Clinical trials do not support the acid-ash hypothesis of osteoporosis
At first glance, some of the studies may look convincing, because higher acid diets often increase the excretion of calcium in the urine. Some researchers assumed that this extra calcium was coming from bone. (8) However, when calcium balance (intake minus excretion) was measured, researchers found that acid-forming diets do not have a negative effect on calcium metabolism. (9) Some studies found that supplementing with potassium salts (intended to neutralize excess acid) had beneficial effects on markers for bone health, which would tend to support the acid-ash hypothesis. However, these results were only observed in the first few weeks of supplementation, and long-term trials did not find any benefit to bone health from these alkalizing salts. (10)
Finally, even though the hypothesis holds that higher intakes of protein and phosphate are acidifying and therefore detrimental to bone health, multiple studies have shown that increasing protein or phosphate intake has positive effects on calcium metabolism and on markers for bone health. (11, 12) Summarizing the clinical evidence, two different meta-analyses and a review paper all concluded that randomized controlled trials do not support the hypothesis that acidifying diets cause loss of bone mineral and osteoporosis. (13, 14, 15)
So, it appears that neither physiology nor clinical trials support the acid-ash hypothesis of osteoporosis. But again, just for argument’s sake, let’s suppose that these trials are imperfect (which they are, of course; no science is perfect!), and thus we can’t depend on their conclusions. If the acid-ash hypothesis of osteoporosis were true, we would expect to see an association between net acid-producing diets and osteoporosis in observational studies. Yet again, this is not the case.

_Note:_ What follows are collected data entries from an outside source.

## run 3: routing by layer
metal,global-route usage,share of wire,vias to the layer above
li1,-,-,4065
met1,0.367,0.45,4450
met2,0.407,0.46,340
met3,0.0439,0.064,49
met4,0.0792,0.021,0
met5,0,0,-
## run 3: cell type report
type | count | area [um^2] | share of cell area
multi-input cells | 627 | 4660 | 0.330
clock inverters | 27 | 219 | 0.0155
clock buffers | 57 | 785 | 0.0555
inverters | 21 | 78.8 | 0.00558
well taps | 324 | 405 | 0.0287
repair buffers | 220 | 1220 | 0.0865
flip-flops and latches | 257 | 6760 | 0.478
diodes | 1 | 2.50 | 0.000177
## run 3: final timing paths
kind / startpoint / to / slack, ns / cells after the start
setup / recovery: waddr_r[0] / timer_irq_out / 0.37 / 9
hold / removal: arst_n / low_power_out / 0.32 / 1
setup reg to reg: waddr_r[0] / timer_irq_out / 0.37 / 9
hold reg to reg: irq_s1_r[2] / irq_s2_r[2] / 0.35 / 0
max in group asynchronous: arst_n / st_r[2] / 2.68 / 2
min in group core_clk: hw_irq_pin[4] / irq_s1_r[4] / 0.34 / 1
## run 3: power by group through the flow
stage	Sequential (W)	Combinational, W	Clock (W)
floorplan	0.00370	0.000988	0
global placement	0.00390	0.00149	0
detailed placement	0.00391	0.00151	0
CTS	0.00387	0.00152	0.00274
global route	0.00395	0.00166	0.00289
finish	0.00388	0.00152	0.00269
<file path="config.mk">
export PLATFORM = sky130hd
export DESIGN_NAME = ddct_timer
export DESIGN_NICKNAME = d
export VERILOG_FILES = /design/src/hw/ddct_pkg.sv /design/src/hw/ddct_prescaler.sv /design/src/hw/ddct_timer.sv
export SDC_FILE = /design/constraint.sdc
export NUM_CORES = 1
export LEC_CHECK = 0
export ABC_AREA = 1
export BUFFER_PORTS_ARGS = -buffer_cell sky130_fd_sc_hd__buf_2
export CORE_MARGIN = 5
export CORE_UTILIZATION = 30
export CTS_BUF_LIST = sky130_fd_sc_hd__clkbuf_8 sky130_fd_sc_hd__clkbuf_16
export DETAILED_ROUTE_END_ITERATION = 10
export PLACE_DENSITY = 0.48
export SLEW_MARGIN = 40
export SYNTH_ARGS = -nofsm -noshare
export SYNTH_HDL_FRONTEND = slang
export SYNTH_SLANG_ARGS = --single-unit
</file>
<file path="constraint.sdc">
create_clock -name core_clk_in -period 5.69 [get_ports core_clk_in]
set_input_delay 0.8535 -clock core_clk_in [delete_from_list [all_inputs] [get_ports core_clk_in]]
set_output_delay 0.8535 -clock core_clk_in [all_outputs]
set_load 0.01 [all_outputs]
</file>
[src/core/accumulator_transfer_exec.sv]
// Decided for this implementation: the plain strobed port and the register offsets.
`timescale 1ns/1ps
// Summary of operation
// - Opcode 2AA is the one-word, one-cycle timer bit transfer.
// - Timer bit transfer copies accumulator bit 0 into timer control bit 0 only.
// - Opcode 235 is the one-word, one-cycle prescaler load.
// - Prescaler load puts register B into bits 7..4 of counter and reload.
// - Prescaler load puts the accumulator into bits 3..0 of counter and reload.
// - First pull-up transfer copies the accumulator into first pull-up register.
// - Opcode 22E copies the accumulator into the second pull-up register.
module accumulator_transfer_exec (
    input  wire logic                              core_clk,
    input  wire logic                              reset,
    input  wire logic                              instrValid,
    input  wire logic [transfer_pkg::OP_W-1:0]     instrWord,
    input  wire logic [transfer_pkg::NIB_W-1:0]    accA,
    input  wire logic [transfer_pkg::NIB_W-1:0]    regB,
    input  wire logic [transfer_pkg::REG_AW-1:0]   regAddr,
    input  wire logic [transfer_pkg::REG_DW-1:0]   regWdata,
    input  wire logic                              regWrite,
    input  wire logic                              regRead,
    output logic      [transfer_pkg::REG_DW-1:0]   regRdata,
    output logic                                   timerCtrlBit,
    output logic      [transfer_pkg::PRESC_W-1:0]  prescalerCounter,
    output logic      [transfer_pkg::PRESC_W-1:0]  prescalerReload,
    output logic      [transfer_pkg::NIB_W-1:0]    pullupControlFirst,
    output logic      [transfer_pkg::NIB_W-1:0]    pullupControlSecond,
    output logic                                   instrDone,
    output logic                                   carryWrite,
    output logic                                   skipNext
);
    localparam int NW = transfer_pkg::NIB_W;

    exec_if ex ();

    logic                              execEnable;
    logic                              timerBit_ff;
    logic                              nxt_timerBit;
    logic [transfer_pkg::PRESC_W-1:0]  prescCnt_ff;
    logic [transfer_pkg::PRESC_W-1:0]  nxt_prescCnt;
    logic [transfer_pkg::PRESC_W-1:0]  prescRld_ff;
    logic [transfer_pkg::PRESC_W-1:0]  nxt_prescRld;
    logic [NW-1:0]                     puFirst_ff;
    logic [NW-1:0]                     nxt_puFirst;
    logic [NW-1:0]                     puSecond_ff;
    logic [NW-1:0]                     nxt_puSecond;
    logic                              done_ff;
    logic                              nxt_done;
    logic [2:0]                        lastKind_ff;
    logic [2:0]                        nxt_lastKind;
    logic [NW-1:0]                     execCnt_ff;
    logic [NW-1:0]                     nxt_execCnt;
    logic                              carry_ff;
    logic                              skip_ff;

    transfer_decode u_decode (
        .instrValid (instrValid),
        .instrWord  (instrWord),
        .execEnable (execEnable),
        .ex         (ex.dec)
    );

    transfer_regbus u_regbus (
        .core_clk     (core_clk),
        .reset        (reset),
        .regAddr      (regAddr),
        .regWdata     (regWdata),
        .regWrite     (regWrite),
        .regRead      (regRead),
        .timerBit     (timerBit_ff),
        .prescCount   (prescCnt_ff),
        .prescReload  (prescRld_ff),
        .pullupFirst  (puFirst_ff),
        .pullupSecond (puSecond_ff),
        .lastKind     (lastKind_ff),
        .execCount    (execCnt_ff),
        .regRdata     (regRdata),
        .execEnable   (execEnable)
    );

    // Every transfer finishes in the cycle it is presented; no stall path exists
    always_comb begin
        nxt_timerBit = timerBit_ff;
        nxt_prescCnt = prescCnt_ff;
        nxt_prescRld = prescRld_ff;
        nxt_puFirst  = puFirst_ff;
        nxt_puSecond = puSecond_ff;
        nxt_done     = 1'h0;
        nxt_lastKind = lastKind_ff;
        nxt_execCnt  = execCnt_ff;
        if (ex.timerLoad) begin
            nxt_timerBit = accA[0];
        end
        if (ex.prescLoad) begin
            nxt_prescCnt[transfer_pkg::PRESC_HI_LSB +: NW] = regB;
            nxt_prescRld[transfer_pkg::PRESC_HI_LSB +: NW] = regB;
            nxt_prescCnt[0 +: NW] = accA;
            nxt_prescRld[0 +: NW] = accA;
        end
        if (ex.pullupFirstLoad) begin
            nxt_puFirst = accA;
        end
        if (ex.pullupSecondLoad) begin
            nxt_puSecond = accA;
        end
        if (ex.kind != transfer_pkg::KIND_NONE) begin
            nxt_done     = 1'h1;
            nxt_lastKind = ex.kind;
            nxt_execCnt  = NW'(execCnt_ff + 4'h1);
        end
    end

    always_ff @(posedge core_clk) begin
        if (reset) begin
            timerBit_ff <= transfer_pkg::TIMER_BIT_RST;
            prescCnt_ff <= transfer_pkg::PRESC_RST;
            prescRld_ff <= transfer_pkg::PRESC_RST;
            puFirst_ff  <= transfer_pkg::PULLUP_RST;
            puSecond_ff <= transfer_pkg::PULLUP_RST;
            done_ff     <= 1'h0;
            lastKind_ff <= 3'(transfer_pkg::KIND_NONE);
            execCnt_ff  <= transfer_pkg::EXEC_CNT_RST;
            carry_ff    <= 1'h0;
            skip_ff     <= 1'h0;
        end else begin
            timerBit_ff <= nxt_timerBit;
            prescCnt_ff <= nxt_prescCnt;
            prescRld_ff <= nxt_prescRld;
            puFirst_ff  <= nxt_puFirst;
            puSecond_ff <= nxt_puSecond;
            done_ff     <= nxt_done;
            lastKind_ff <= nxt_lastKind;
            execCnt_ff  <= nxt_execCnt;
            // Never request a carry write or a skip from these transfers
            carry_ff    <= 1'h0;
            skip_ff     <= 1'h0;
        end
    end

    assign timerCtrlBit        = timerBit_ff;
    assign prescalerCounter    = prescCnt_ff;
    assign prescalerReload     = prescRld_ff;
    assign pullupControlFirst  = puFirst_ff;
    assign pullupControlSecond = puSecond_ff;
    assign instrDone           = done_ff;
    assign carryWrite          = carry_ff;
    assign skipNext            = skip_ff;
endmodule
File: src/shared/shbd_pkg.sv
// Constants and types for the shared bus phase decoder
package shbd_pkg;
  localparam int BUS_W = 16;
  localparam int ADDR_W = 11;
  localparam int BE_W = 4;
  localparam int NARROW_W = 8;
  // Field positions on the shared lines during an address phase
  localparam int BE_LSB = 12;
  localparam int BE_MSB = 15;
  localparam int SKIP_BIT = 11;
  localparam int WIDE_A_MSB = 10;
  localparam int WIDE_A_LSB = 2;
  localparam int HIGH_A_MSB = 2;
  localparam int HIGH_A_LSB = 0;
  localparam int ADDR_HIGH_LSB = 8;
  // Reset values
  localparam logic [BUS_W-1:0] BUS_RST = 16'h0000;
  localparam logic [ADDR_W-1:0] ADDR_RST = 11'h000;
  localparam logic [BE_W-1:0] BE_RST = 4'h0;
  localparam logic [1:0] SYNC_RST = 2'h0;
  // Single byte enable for narrow mode
  localparam logic [BE_W-1:0] BE_ONE = 4'h1;
  // Reference clock
  localparam int CLK_MHZ = 50;
  localparam int SYNC_STAGES = 2;

  // Narrow-mode address sequence
  typedef enum logic [1:0] {
    SEQ_FIRST = 2'b01,
    SEQ_SECOND = 2'b10
  } shbd_seq_t;
endpackage : shbd_pkg

File: src/shared/shbd_phase_if.sv
// Carrier between phase decoder and address assembler
`timescale 1ns/1ps
interface shbd_phase_if;
  logic cmd_phase;
  logic wide_mode;
  logic [shbd_pkg::BUS_W-1:0] line;
  logic addr_done;
  logic [shbd_pkg::ADDR_W-1:0] address;
  logic [shbd_pkg::BE_W-1:0] byte_en;

  modport decoder (
    output cmd_phase,
    output wide_mode,
    output line,
    input addr_done,
    input address,
    input byte_en
  );
  modport assembler (
    input cmd_phase,
    input wide_mode,
    input line,
    output addr_done,
    output address,
    output byte_en
  );
endinterface : shbd_phase_if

Observational studies do not support the acid-ash hypothesis of osteoporosis
Observational studies have not found a correlation between dietary acid load and bone mineral density (BMD) or fracture risk, nor have they found a correlation between urine pH and BMD or fracture risk. (16, 17, 18) Additionally, higher protein intakes are correlated with better bone health in multiple studies, even though high-protein diets are generally net acid forming. (19) In fact, animal protein in particular (the most acid-forming food of all) has been associated with better bone health. (20,21) Imagine that! One study included in a recent meta-analysis did find an association between higher protein intake and greater risk for fracture (22), but compared to the numerous more recent studies showing the opposite, this evidence isn’t very strong. Overall, the acid-ash hypothesis of osteoporosis is not supported by physiology, clinical trials, or observational data.